Una función de cine en Plaza Once

De rituales pequeños, íntimos pero no secretos, también se nutren las ciudades. Y algo de eso hubo hace unos días en Plaza Once.

La difícil plaza Miserere y su modernidad imposible: el mausoleo de Rivadavia, las huellas de la gloria que nunca fue, los ecos de la tragedia que sigue siendo -Cromagnon, el desastre ferroviario- y el crisol de rostros curtidos, gestos agotados, pasos veloces que se entreveran -colores de piel, tonos de voz, alguna ropa de marca y tanto puesto callejero-, cada cual con su extrañeza, en un lugar que se soñó como algo más que el latido de nuestras contradicciones.
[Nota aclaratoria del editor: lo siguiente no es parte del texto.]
$ cat src/rtl/instr_loader.sv
// Instruction loader: assembles a little-endian byte stream into 32-bit words
// and writes them to instruction memory while holding the core in reset.
module instr_loader #(
  parameter int ADDR_WIDTH_POW      = 6,
  parameter int INSTR_MEM_DEPTH_POW = 10
) (
  input  logic                                clk_in,
  input  logic                                reset,
  input  logic                                start_in,
  input  logic [INSTR_MEM_DEPTH_POW:0]        word_count_in,
  input  logic                                abort_in,
  input  logic                                byte_valid_in,
  input  logic [7:0]                          byte_data_in,
  output logic                                byte_ready_out,
  output logic                                mem_we_out,
  output logic [(1 << ADDR_WIDTH_POW)-1:0]    mem_addr_out,
  output logic [31:0]                         mem_data_out,
  output logic                                core_reset_out,
  output logic                                busy_out,
  output logic                                done_out,
  output logic                                error_out
);

  localparam int ADDR_WIDTH = 1 << ADDR_WIDTH_POW;
  localparam int CNT_W      = INSTR_MEM_DEPTH_POW + 1;
  localparam logic [CNT_W-1:0] CNT_ZERO  = {CNT_W{1'b0}};
  localparam logic [CNT_W-1:0] CNT_ONE   = {{(CNT_W-1){1'b0}}, 1'b1};
  localparam logic [CNT_W-1:0] MAX_COUNT = {1'b1, {INSTR_MEM_DEPTH_POW{1'b0}}};

  typedef enum logic [1:0] {
    S_IDLE  = 2'd0,
    S_RECV  = 2'd1,
    S_WRITE = 2'd2,
    S_DONE  = 2'd3
  } state_e;

  state_e                  state_q, state_d;
  logic [CNT_W-1:0]        count_q, count_d;
  logic [CNT_W-1:0]        word_idx_q, word_idx_d;
  logic [1:0]              byte_idx_q, byte_idx_d;
  logic [31:0]             word_q, word_d;
  logic                    error_q, error_d;
  logic                    core_reset_q, core_reset_d;

  logic                    byte_ready_q, byte_ready_d;
  logic                    mem_we_q, mem_we_d;
  logic [ADDR_WIDTH-1:0]   mem_addr_q, mem_addr_d;
  logic [31:0]             mem_data_q, mem_data_d;
  logic                    busy_q, busy_d;
  logic                    done_q, done_d;

  logic                    count_ok_s;

  assign count_ok_s = (word_count_in != CNT_ZERO) && (word_count_in <= MAX_COUNT);

  // Next-state logic; outputs are precomputed from the next state so they leave flops.
  always_comb begin
    state_d      = state_q;
    count_d      = count_q;
    word_idx_d   = word_idx_q;
    byte_idx_d   = byte_idx_q;
    word_d       = word_q;
    error_d      = error_q;
    core_reset_d = core_reset_q;

    case (state_q)
      S_IDLE: begin
        if (start_in) begin
          if (count_ok_s) begin
            count_d      = word_count_in;
            word_idx_d   = CNT_ZERO;
            byte_idx_d   = 2'd0;
            word_d       = 32'd0;
            error_d      = 1'b0;
            core_reset_d = 1'b1;
            state_d      = S_RECV;
          end else begin
            error_d = 1'b1;
          end
        end else begin
          state_d = S_IDLE;
        end
      end
      S_RECV: begin
        if (abort_in) begin
          state_d      = S_IDLE;
          byte_idx_d   = 2'd0;
          word_d       = 32'd0;
          error_d      = 1'b1;
          core_reset_d = 1'b1;
        end else if (byte_valid_in) begin
          word_d[{byte_idx_q, 3'b000} +: 8] = byte_data_in;
          byte_idx_d = byte_idx_q + 2'd1;
          if (byte_idx_q == 2'd3) begin
            state_d = S_WRITE;
          end else begin
            state_d = S_RECV;
          end
        end else begin
          state_d = S_RECV;
        end
      end
      S_WRITE: begin
        if (abort_in) begin
          state_d      = S_IDLE;
          byte_idx_d   = 2'd0;
          word_d       = 32'd0;
          error_d      = 1'b1;
          core_reset_d = 1'b1;
        end else begin
          word_idx_d = word_idx_q + CNT_ONE;
          if ((word_idx_q + CNT_ONE) == count_q) begin
            // Release the core as DONE begins so the pulse and the release coincide.
            state_d      = S_DONE;
            core_reset_d = 1'b0;
          end else begin
            state_d = S_RECV;
          end
        end
      end
      S_DONE: begin
        core_reset_d = 1'b0;
        state_d      = S_IDLE;
      end
      default: begin
        state_d      = S_IDLE;
        byte_idx_d   = 2'd0;
        word_d       = 32'd0;
        core_reset_d = 1'b1;
      end
    endcase

    byte_ready_d = (state_d == S_RECV);
    mem_we_d     = (state_d == S_WRITE);
    busy_d       = (state_d == S_RECV) || (state_d == S_WRITE);
    done_d       = (state_d == S_DONE);
    if (state_d == S_WRITE) begin
      mem_addr_d = ADDR_WIDTH'({word_idx_d, 2'b00});
      mem_data_d = word_d;
    end else begin
      mem_addr_d = {ADDR_WIDTH{1'b0}};
      mem_data_d = 32'd0;
    end
  end

  // State, datapath and output registers.
  always_ff @(posedge clk_in or posedge reset) begin
    if (reset) begin
      state_q      <= S_IDLE;
      count_q      <= CNT_ZERO;
      word_idx_q   <= CNT_ZERO;
      byte_idx_q   <= 2'd0;
      word_q       <= 32'd0;
      error_q      <= 1'b0;
      core_reset_q <= 1'b1;
      byte_ready_q <= 1'b0;
      mem_we_q     <= 1'b0;
      mem_addr_q   <= {ADDR_WIDTH{1'b0}};
      mem_data_q   <= 32'd0;
      busy_q       <= 1'b0;
      done_q       <= 1'b0;
    end else begin
      state_q      <= state_d;
      count_q      <= count_d;
      word_idx_q   <= word_idx_d;
      byte_idx_q   <= byte_idx_d;
      word_q       <= word_d;
      error_q      <= error_d;
      core_reset_q <= core_reset_d;
      byte_ready_q <= byte_ready_d;
      mem_we_q     <= mem_we_d;
      mem_addr_q   <= mem_addr_d;
      mem_data_q   <= mem_data_d;
      busy_q       <= busy_d;
      done_q       <= done_d;
    end
  end

  assign byte_ready_out = byte_ready_q;
  assign mem_we_out     = mem_we_q;
  assign mem_addr_out   = mem_addr_q;
  assign mem_data_out   = mem_data_q;
  assign core_reset_out = core_reset_q;
  assign busy_out       = busy_q;
  assign done_out       = done_q;
  assign error_out      = error_q;

endmodule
En esa plaza, a metros de las imperturbables esculturas de Rogelio Yrurtia y con el vozarrón del predicador evangelista todavía rasgando el aire, el miércoles pasado se levantó una pantalla de cine, se le acomodaron algunas sillas al frente, se trajinó con equipos de sonido y proyectores. Un cuerpo extraño en la marea incesante del lugar, minúsculo aunque no tanto, foco del interés de los policías que miraban de lejos, algún borracho que se acercó a preguntar, el linyera que abrió un ojo antes de seguir durmiendo en su banco, los transeúntes que aminoraban la marcha -todos tienen algo de apurado en la plaza rodeada de paradas de colectivos- y preguntaban qué estaba pasando ahí. Algunos, cuando las imágenes comenzaron a reverberar, detuvieron la marcha y se quedaron.
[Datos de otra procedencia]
File: config.mk
export PLATFORM = sky130hd
export DESIGN_NAME = uart_tx_mmio
export DESIGN_NICKNAME = d
export VERILOG_FILES = /design/src/rtl/riscv_io_pkg.sv /design/src/rtl/io_fifo.sv /design/src/rtl/uart_tx_mmio.sv
export SDC_FILE = /design/constraint.sdc
export NUM_CORES = 1
export LEC_CHECK = 0
export CAP_MARGIN = 20
export CORE_AREA = 2 2 136 138
export DETAILED_ROUTE_END_ITERATION = 12
export DIE_AREA = 0 0 138 140
export MAX_ROUTING_LAYER = met4
export PLACE_DENSITY = 0.61
export SYNTH_ARGS = -nofsm -noshare
export SYNTH_HDL_FRONTEND = slang
export SYNTH_HIERARCHICAL = 1
export SYNTH_SLANG_ARGS = --single-unit
File: constraint.sdc
create_clock -name clk -period 2.9 [get_ports clk]
set_input_delay 0.435 -clock clk [delete_from_list [all_inputs] [get_ports clk]]
set_output_delay 0.435 -clock clk [all_outputs]
set_load 0.1 [all_outputs]
File: src/rtl/riscv_io_pkg.sv
// Shared register map, STATUS bit positions and transmitter state encoding for
// the memory-mapped UART transmitter.
package riscv_io_pkg;

    localparam logic [1:0] REG_DATA   = 2'd0;
    localparam logic [1:0] REG_STATUS = 2'd1;
    localparam logic [1:0] REG_DIV    = 2'd2;

    localparam int ST_FULL  = 0;
    localparam int ST_EMPTY = 1;
    localparam int ST_BUSY  = 2;
    localparam int ST_OVF   = 3;
    localparam int ST_PAR   = 4;
    localparam int ST_CNT   = 8;

    localparam logic [15:0] DIV_MIN = 16'd2;

    typedef enum logic [2:0] {IDLE, START, DATA, PARITY, STOP} tx_state_t;

    // A divisor of 0 or 1 would leave the baud counter with no time to reload.
    function automatic logic [15:0] clamp_div(input logic [15:0] v);
        return (v < DIV_MIN) ? DIV_MIN : v;
    endfunction

endpackage

File: src/rtl/io_fifo.sv
// Synchronous byte FIFO; a push while full is accepted only when a pop frees
// the slot in the same cycle, and a pop while empty is ignored.
module io_fifo #(
    parameter int WIDTH = 8,
    parameter int DEPTH = 8
) (
    input  logic                     clk,
    input  logic                     rst,
    input  logic                     push,
    input  logic [WIDTH-1:0]         push_data,
    input  logic                     pop,
    output logic [WIDTH-1:0]         pop_data,
    output logic                     full,
    output logic                     empty,
    output logic [$clog2(DEPTH):0]   count
);

    localparam int AW = $clog2(DEPTH);
    localparam logic [AW:0] FULL_CNT = (AW + 1)'(DEPTH);

    logic [WIDTH-1:0] mem_q [DEPTH];
    logic [AW-1:0]    wr_ptr_q, wr_ptr_d;
    logic [AW-1:0]    rd_ptr_q, rd_ptr_d;
    logic [AW:0]      count_q, count_d;
    logic             do_push, do_pop;

    always_comb begin
        do_pop   = pop & (count_q != '0);
        do_push  = push & ((count_q != FULL_CNT) | do_pop);
        wr_ptr_d = do_push ? wr_ptr_q + 1'b1 : wr_ptr_q;
        rd_ptr_d = do_pop  ? rd_ptr_q + 1'b1 : rd_ptr_q;
        count_d  = count_q;
        if (do_push && !do_pop) count_d = count_q + 1'b1;
        if (do_pop && !do_push) count_d = count_q - 1'b1;
    end

    always_ff @(posedge clk or posedge rst) begin
        if (rst) begin
            wr_ptr_q <= '0;
            rd_ptr_q <= '0;
            count_q  <= '0;
        end else begin
            wr_ptr_q <= wr_ptr_d;
            rd_ptr_q <= rd_ptr_d;
            count_q  <= count_d;
        end
    end

    always_ff @(posedge clk) begin
        if (do_push) mem_q[wr_ptr_q] <= push_data;
    end

    assign pop_data = mem_q[rd_ptr_q];
    assign full     = (count_q == FULL_CNT);
    assign empty    = (count_q == '0);
    assign count    = count_q;

endmodule

File: src/rtl/uart_tx_mmio.sv
// Memory-mapped UART transmitter sitting between the CPU data port and SRAM port 1.
// Define UART_TX_PARITY_EN to add an even-parity bit between the data bits and stop.
module uart_tx_mmio
    import riscv_io_pkg::*;
#(
    parameter logic [29:0] BASE_WADDR = 30'h3FFF_FF00,
    parameter int          FIFO_DEPTH = 8,
    parameter logic [15:0] DIV_RESET  = 16'd434
) (
    input  logic        clk,
    input  logic        rst,
    input  logic [29:0] cpu_addr,
    input  logic        cpu_write,
    input  logic [31:0] cpu_wdata,
    input  logic [31:0] ram_rdata,
    output logic        ram_write,
    output logic [31:0] cpu_rdata,
    output logic        tx,
    output logic        irq
);

    localparam int CW = $clog2(FIFO_DEPTH) + 1;

    logic            hit, hit_q;
    logic [1:0]      off;
    logic            wr_hit, push, pop, busy;
    logic [31:0]     status, io_rdata_d, io_rdata_q;
    logic [15:0]     div_d, div_q;
    logic            ovf_d, ovf_q;
    logic            fifo_full, fifo_empty;
    logic [7:0]      fifo_data;
    logic [CW-1:0]   fifo_count;
    logic            unused_wdata;

    tx_state_t       state_q;
    logic            tx_q;
    logic [7:0]      shift_q;
    logic [2:0]      bit_cnt_q;
    logic [15:0]     baud_cnt_q;
`ifdef UART_TX_PARITY_EN
    logic            parity_q;
`endif

    assign hit          = (cpu_addr[29:2] == BASE_WADDR[29:2]);
    assign off          = cpu_addr[1:0];
    assign wr_hit       = cpu_write & hit;
    assign ram_write    = cpu_write & ~hit;
    assign push         = wr_hit & (off == REG_DATA);
    assign pop          = (state_q == IDLE) & ~fifo_empty;
    assign busy         = (state_q != IDLE);
    assign unused_wdata = ^cpu_wdata[31:16];

    io_fifo #(.WIDTH(8), .DEPTH(FIFO_DEPTH)) u_fifo (
        .clk       (clk),
        .rst       (rst),
        .push      (push),
        .push_data (cpu_wdata[7:0]),
        .pop       (pop),
        .pop_data  (fifo_data),
        .full      (fifo_full),
        .empty     (fifo_empty),
        .count     (fifo_count)
    );

    always_comb begin
        status           = '0;
        status[ST_FULL]  = fifo_full;
        status[ST_EMPTY] = fifo_empty;
        status[ST_BUSY]  = busy;
        status[ST_OVF]   = ovf_q;
`ifdef UART_TX_PARITY_EN
        status[ST_PAR]   = 1'b1;
`endif
        status[ST_CNT +: CW] = fifo_count;

        io_rdata_d = '0;
        if (hit) begin
            case (off)
                REG_STATUS: io_rdata_d = status;
                REG_DIV:    io_rdata_d = {16'h0000, div_q};
                default:    io_rdata_d = '0;
            endcase
        end

        div_d = div_q;
        if (wr_hit && off == REG_DIV) div_d = clamp_div(cpu_wdata[15:0]);

        // A same-cycle pop makes room, so only a push that finds no free slot is lost.
        ovf_d = ovf_q;
        if (wr_hit && off == REG_STATUS && cpu_wdata[ST_OVF]) ovf_d = 1'b0;
        if (push && fifo_full && !pop) ovf_d = 1'b1;
    end

    always_ff @(posedge clk or posedge rst) begin
        if (rst) begin
            hit_q      <= 1'b0;
            io_rdata_q <= '0;
            div_q      <= DIV_RESET;
            ovf_q      <= 1'b0;
        end else begin
            hit_q      <= hit;
            io_rdata_q <= io_rdata_d;
            div_q      <= div_d;
            ovf_q      <= ovf_d;
        end
    end

    // Each bit lasts div_q cycles; the divisor is sampled only when a bit begins.
    always_ff @(posedge clk or posedge rst) begin
        if (rst) begin
            state_q    <= IDLE;
            tx_q       <= 1'b1;
            shift_q    <= '0;
            bit_cnt_q  <= '0;
            baud_cnt_q <= '0;
`ifdef UART_TX_PARITY_EN
            parity_q   <= 1'b0;
`endif
        end else begin
            case (state_q)
                IDLE: begin
                    tx_q <= 1'b1;
                    if (!fifo_empty) begin
                        shift_q    <= fifo_data;
`ifdef UART_TX_PARITY_EN
                        parity_q   <= ^fifo_data;
`endif
                        bit_cnt_q  <= '0;
                        baud_cnt_q <= div_q;
                        tx_q       <= 1'b0;
                        state_q    <= START;
                    end
                end
                START: begin
                    if (baud_cnt_q == 16'd1) begin
                        baud_cnt_q <= div_q;
                        tx_q       <= shift_q[0];
                        state_q    <= DATA;
                    end else begin
                        baud_cnt_q <= baud_cnt_q - 16'd1;
                    end
                end
                DATA: begin
                    if (baud_cnt_q == 16'd1) begin
                        baud_cnt_q <= div_q;
                        if (bit_cnt_q == 3'd7) begin
`ifdef UART_TX_PARITY_EN
                            tx_q    <= parity_q;
                            state_q <= PARITY;
`else
                            tx_q    <= 1'b1;
                            state_q <= STOP;
`endif
                        end else begin
                            shift_q   <= {1'b0, shift_q[7:1]};
                            tx_q      <= shift_q[1];
                            bit_cnt_q <= bit_cnt_q + 3'd1;
                        end
                    end else begin
                        baud_cnt_q <= baud_cnt_q - 16'd1;
                    end
                end
                PARITY: begin
                    if (baud_cnt_q == 16'd1) begin
                        baud_cnt_q <= div_q;
                        tx_q       <= 1'b1;
                        state_q    <= STOP;
                    end else begin
                        baud_cnt_q <= baud_cnt_q - 16'd1;
                    end
                end
                STOP: begin
                    if (baud_cnt_q == 16'd1) begin
                        tx_q    <= 1'b1;
                        state_q <= IDLE;
                    end else begin
                        baud_cnt_q <= baud_cnt_q - 16'd1;
                    end
                end
                default: begin
                    tx_q    <= 1'b1;
                    state_q <= IDLE;
                end
            endcase
        end
    end

    assign tx        = tx_q;
    assign irq       = fifo_empty & ~busy;
    assign cpu_rdata = hit_q ? io_rdata_q : ram_rdata;

endmodule

**After elaboration in Yosys (flattened, before gate mapping)**

Memory sizes are Yosys's and may differ from the RTL's.
Index checks and enable logic that the tools add are counted.

- Memory bits (writable): 64
- Flip-flop bits (word level): 91
- Bits in latches: 0
- Memories: 1
- Memory bits (read-only): 0
- Output and inout port bits: 35

- Add/sub/neg operators: 6
- $mul: 0
- Magnitude comparators: 1
- Div/mod/pow operators: 0
- Eq/ne operators: 20
- Shift operators: 0
- Mux-type cells: 35
- Reduce and logical (&&, ||, !) cells: 25
- Bitwise operators: 11

Memories:

| name | depth | width | read ports | clocked after memory_dff | wr ports | RTL line | RTL |
|---|---|---|---|---|---|---|---|
| u_fifo.mem_q | 8 | 8 | 1 | 0 | 1 | io_fifo.sv:21 | `logic [WIDTH-1:0] mem_q [DEPTH];` |

Operators with widths:

| cell | count |
|---|---|
| $mux W16 | 5 |
| $pmux W16 S3 | 1 |
| $mux W32 | 1 |
| $pmux W16 S2 | 1 |
| $eq A28 B28 Y1 const B | 1 |
| $mux W3 | 9 |
| $mux W8 | 3 |
| $eq A16 B1 Y1 const B | 1 |
| $lt A16 B2 Y1 const B | 1 |
| $ne A2 B2 Y1 const B | 8 |
| $pmux W8 S2 | 1 |
| $sub A16 B1 Y16 const B | 1 |
| $pmux W3 S5 | 1 |
| $add A3 B1 Y3 const B | 3 |
| $mux W1 | 9 |
| $mux W4 | 2 |
| $and A1 B1 Y1 | 7 |
| $logic_and A1 B1 Y1 | 7 |
| $eq A3 B2 Y1 const B | 2 |
| $eq A3 B3 Y1 const B | 2 |
| $pmux W3 S2 | 1 |
| $reduce_and A3 Y1 | 2 |
| $reduce_and A6 Y1 | 1 |
| $reduce_bool A2 Y1 | 3 |
| other kinds (20) | 25 |

**Longest topological paths before layout**

Gate-level depths: netlist (run 1).

- Depth after elaboration: 9
- Depth in mapped cells: 14
- Gate-level depth less buffers: 13

**Hierarchy**

The synthesis (run 1) kept the hierarchy.

Modules (own cells, without submodules):

| module | cells each | area each (um^2) | instances |
|---|---|---|---|
| uart_tx_mmio | 367 | 3,706.1 | 1 |
| io_fifo | 165 | 3,135.5 | 1 |

**Worst setup path before layout (run 1)**

OpenSTA, ideal clock, no wires.

- Path type: input -> register
- Start point: input cpu_addr[3]
- End point: register u_fifo.count_q[3] (netlist: u_fifo/count[3])
- Data arrival time: 3,115 ps
- Slack: -284 ps
- Buffers on the path: 1
- Setup time: 69 ps
- Stages on the path: 12
- Required time: 2,831 ps
- Cells stage by stage: or4b_1 > nor4_2 > and2_1 > and3_1 > buf_2 > or2_2 > inv_1 > ha_1 > or2_2 > nand3_1 > mux2_2 > nand3b_1

- Longest elaborated chain between the ends: 7
- Elaborated cells on any way between the ends: 9

RTL lines:

| item | RTL line | RTL |
|---|---|---|
| start, declared | uart_tx_mmio.sv:12 | `input logic [29:0] cpu_addr,` |
| $eq A28 B28 Y1 (*) | uart_tx_mmio.sv:44 | `assign hit = (cpu_addr[29:2] == BASE_WADDR[29:2]);` |
| $and A1 B1 Y1 (*) | uart_tx_mmio.sv:46 | `assign wr_hit = cpu_write & hit;` |
| $and A1 B1 Y1 (*) | uart_tx_mmio.sv:48 | `assign push = wr_hit & (off == REG_DATA);` |
| named net push | uart_tx_mmio.sv:26 | `logic wr_hit, push, pop, busy;` |
| $and A1 B1 Y1 (*) | io_fifo.sv:29 | `do_push = push & ((count_q != FULL_CNT) \| do_pop);` |
| $logic_not A1 Y1 | io_fifo.sv:34 | `if (do_pop && !do_push) count_d = count_q - 1'b1;` |
| $logic_and A1 B1 Y1 | io_fifo.sv:34 |  |
| $mux W4 or $reduce_bool A2 Y1 (tied branches) | - |  |
| end signal, assigned | io_fifo.sv:45 | `count_q <= count_d;` |
| end, declared | io_fifo.sv:24 | `logic [AW:0] count_q, count_d;` |

Mark *: on every way through the listed nets, which the timed path passes. The rest lies on a longest branch.
A chain may end at the register's enable or synchronous reset.

**Worst setup path in the final report (run 1)**

- Start point: input cpu_addr[6]
- End point: register u_fifo.count_q[3] (netlist: u_fifo/count[3])

Same word-level chain as after synthesis.

==> flow_metrics.py, run 1 <==
metrics = {
    "sta": {
        "setup_violations": 0,
        "setup_ws_ns": 0.09324,
        "fin_skew_ns": 0.007648,
        "worstMarginPinSlew_ns": 1.104,
        "period_share_pct": 96.78,
        "report.final.hold_viol_count": 0,
        "slew_viol_final": 0,
        "relSlewSlack_pct": 26.39,
        "period_minus_slack_ns": 2.807,
        "rsz0062_at_grt": "false",
        "fmax_mhz": 356.3,
    },
    "synthesis": {
        "ys.flop_type": "dfrtp_1",
        "postSynthCellCount": 532,
        "async_flop_share_pct": 53.96,
        "yosysTopAreaCellShare_pct": 28.09,
        "synth_edf_count": 64,
        "synthTopCellsByCount": "dfrtp_1, edfxtp_1, mux2_2, nand2_1, nor2_1",
        "synthSimpleGateAreaFrac_pct": 14.28,
        "synth_top_family_by_area": "multiplexers",
        "synth.cell_area_sq_um": 6842,
        "synth_most_common_cell": "dfrtp_1",
        "synth-seq-cells": 139,
        "synth_compound_area_share_pct": 8.632,
        "yosys.area.top_type": "edfxtp_1",
        "synth_cell_types": 72,
        "synthTopCellsByArea": "edfxtp_1, dfrtp_1, mux2_2",
        "syn_avg_cell_area_sq_um": 12.86,
        "synthAdderAreaFrac_pct": 2.304,
        "synth_seq_area_share_pct": 55.63,
        "syn-num-nets": 641,
        "synthMuxAreaShare_pct": 15.38,
        "yosysWarningCount": 6,
        "synth_xor_area_share_pct": 0.7681,
    },
    "detailed_routing": {
        "viasPerCell": 5.337,
        "wl_met1_um": 7217,
        "met2_length_um": 8509,
        "ant_nets": 0,
        "highest_layer": "met4",
        "vias": 4931,
        "dr.pass1.iters": 4,
        "drt-total-wl_um": 16960,
        "drtIter0Drc": 336,
        "drc": 0,
        "met3_length_um": 926,
        "wl_per_cell_um": 18.36,
    },
    "worst_setup_path": {
        "cp-start-kind": "input port",
        "cp_data_arrival_time_ns": 3.16,
        "critPathKind": "input port to flop",
        "end_kind": "flop",
        "crit_fanout": 2,
        "required_ns": 3.25,
    },
    "clock_tree": {
        "cts_tree": "done",
        "cts_hold_buf": 0,
        "clkTransAtPathRegs_ns": 0.06,
        "cts_buffers": 17,
        "clock_sinks": 139,
        "clockBufferDepth": 2,
        "clk_latency_ns": 0.42,
        "ctsHtreeMaxLevel": 4,
        "cts-root-buf": "clkbuf_16",
    },
    "hold_path": {
        "hp-class": "input port to async pin",
    },
    "run": {
        "maxCapViolCount": 0,
    },
    "floorplan": {
        "start_util_pct": 38.48,
        "dieHeight_um": 140,
        "ios": 132,
        "core_sq_um": 17780,
        "die_x_um": 138,
        "dieArea_sq_um": 19320,
        "row_count": 49,
    },
    "global_route": {
        "grt_pass1_vias": 5040,
        "antenna_found_initial": 0,
        "grt_pass1_wl_um": 27190,
        "grt_max_degree": 39,
        "track_usage_pct": 18.52,
        "overflow": 0,
    },
    "pwr": {
        "ir_drop_uv": 486.1,
        "p_per_area_nw_per_um2": 492.4,
        "power.leakage_nw": 3.685,
    },
    "finish": {
        "nFillCells": 1539,
        "layout.nets": 791,
        "area_delta_synth_final_pct": 34.02,
        "post-route-util_pct": 51.57,
        "drive_gt1_share_pct": 28.06,
        "diodes": 0,
        "final_area_sq_um": 9169,
    },
    "placed_design": {
        "place_area_sq_um": 8576,
        "io_buffers": 115,
        "dp_slack_ns": -0.4219,
        "dpl.hpwl_um": 12420,
        "gp_congestion": 0.8411,
    },
    "status": {
        "status": "complete, no violations",
    },
}
cell families after synthesis:
logic type / Yosys count
and+or+nand+nor: 184
xor gates and xnor gates: 6
muxes: 74
adders and majority gates: 12
AOI/OAI and AO/OA: 77
DFF: 139
buffers and inverters: 40
stage by stage:
| stage | setup TNS (ns) | total power, W | hold WS (ns) | cells |
|---|---|---|---|---|
| after detailed placement | -16.71 | 0.002547 | 0.4892 | 891 |
| final | 0 | 0.004515 | 0.3500 | 924 |
| after floorplan | -0.1401 | 0.002330 | 0.2752 | 532 |
| after global routing | 0 | 0.004665 | 0.3966 | 924 |
| after CTS | 0 | 0.004570 | 0.3493 | 923 |
| after global placement | -14.46 | 0.002543 | 0.4877 | 891 |
area by class of cell:
type	count	area [sq um]	area share, %
inverters	16	62.56	0.6823
well taps	229	286.5	3.125
clock buffers	22	454.2	4.954
flip-flops and latches	139	3806	41.51
multi-input cells	353	2892	31.54
clock inverters	10	96.34	1.051
repair buffers	155	1572	17.14
final timing paths:
path	depth (start not counted)	start	end	slack, ns
worst max-delay path	12	cpu_addr[6]	u_fifo/count[3]	0.09
worst min-delay path	2	rst	u_fifo/rd_ptr_q[0]	0.35
worst max register to register	13	u_fifo/count[2]	u_fifo/count[3]	0.15
worst min register to register	2	div_q[1]	div_q[1]	0.50
max in group asynchronous	3	rst	div_q[1]	1.76
min in group clk	2	div_q[1]	div_q[1]	0.50
power breakdown:
group | switching (W) | internal (W) | total [W]
Combinational | 0.000268 | 0.000174 | 0.000442
Clock | 0.000808 | 0.00120 | 0.00201
Sequential | 0.00000000107 | 0.00206 | 0.00206
Total | 0.00108 | 0.00344 | 0.00451
registers in the layout (all words and copies together) (netlist names):
name and cells:
u_fifo/mem_q 64, baud_cnt_q 16, div_q 16, io_rdata_q 16
shift_q 8, u_fifo/count 4, bit_cnt_q 3, state_q 3
u_fifo/rd_ptr_q 3, u_fifo/wr_ptr_q 3, hit_q 1, ovf_q 1
tx 1
metal layers:
metal  GRT usage (%)  up-vias
met2           30.82      159
met3           4.991       26
li1                -     2306
met5               -        -
met1           22.29     2440
met4           5.371        0
critical path, cell delays in order:
cell and delay [ns]:
clkdlybuf4s50_1 0.39, or4b_4 0.49, nor4_4 0.25, and2_4 0.19
and3_4 0.17, or2_4 0.12, inv_4 0.04, ha_1 0.30
or2_4 0.26, nand3_2 0.09, mux2_2 0.33, nand3b_1 0.08
placed cells by master (no fill, tap or decap), types with 7 or more instances in the layout:
cell	Yosys	layout
clkbuf_16	0	17
and3_1	11	10
o22ai_1	13	13
buf_12	0	16
mux2_2	49	49
buf_4	1	59
mux2i_1	8	8
dfrtp_1	69	69
a221o_1	7	7
edfxtp_1	64	64
nand2b_1	7	7
a21oi_1	8	7
nor2b_1	20	20
nor3_1	16	14
o21ai_0	11	11
nor2_1	40	40
nand2_1	47	47
a22oi_1	7	7
nand4_1	8	8
ha_1	11	10
mux4_1	12	12
inv_1	16	14
clkdlybuf4s50_1	0	77
repair_timing:
| action | CTS | global route |
|---|---|---|
| setup buffers | 0 | 1 |
| pin swaps | 2 | 6 |
| setup endpoints to repair | 1 | 1 |
| resized for setup | 1 | 9 |
Power figures use the tool's default switching activity.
En la pantalla aparecía el Once: la estación de tren, los edificios asomando por sobre los rieles, los chicos. Fundamentalmente, ellos: los pibes de la calle. Parecidos a los que merodeaban el pequeño e improvisado auditorio, oteando lo que ya se estaba empezando a ver, poniendo cara, voz, gestos de malos. Malísimos, intimidantes y bravos habitantes de la plaza que, finalmente, también se acercaron y se terminaron sentando. Para mirar y mirarse.

Lo que se estaba proyectando era Años de calle, documental donde Alejandra Grinschpun y Laureano Gutiérrez registraron diez años de vida de cuatro chicos de la calle que en 1999 paraban en Once. Por eso los realizadores decidieron que si el film tenía que tener un preestreno, el único lugar posible para hacerlo era ése, el entorno donde todo había empezado. Y que entre el público debían estar -como efectivamente estaban- al menos algunos de los protagonistas. Hoy adultos jóvenes, en aquel momento niños que saltaban, zaparrastrosos y sucios, de techo en techo de vagón y le...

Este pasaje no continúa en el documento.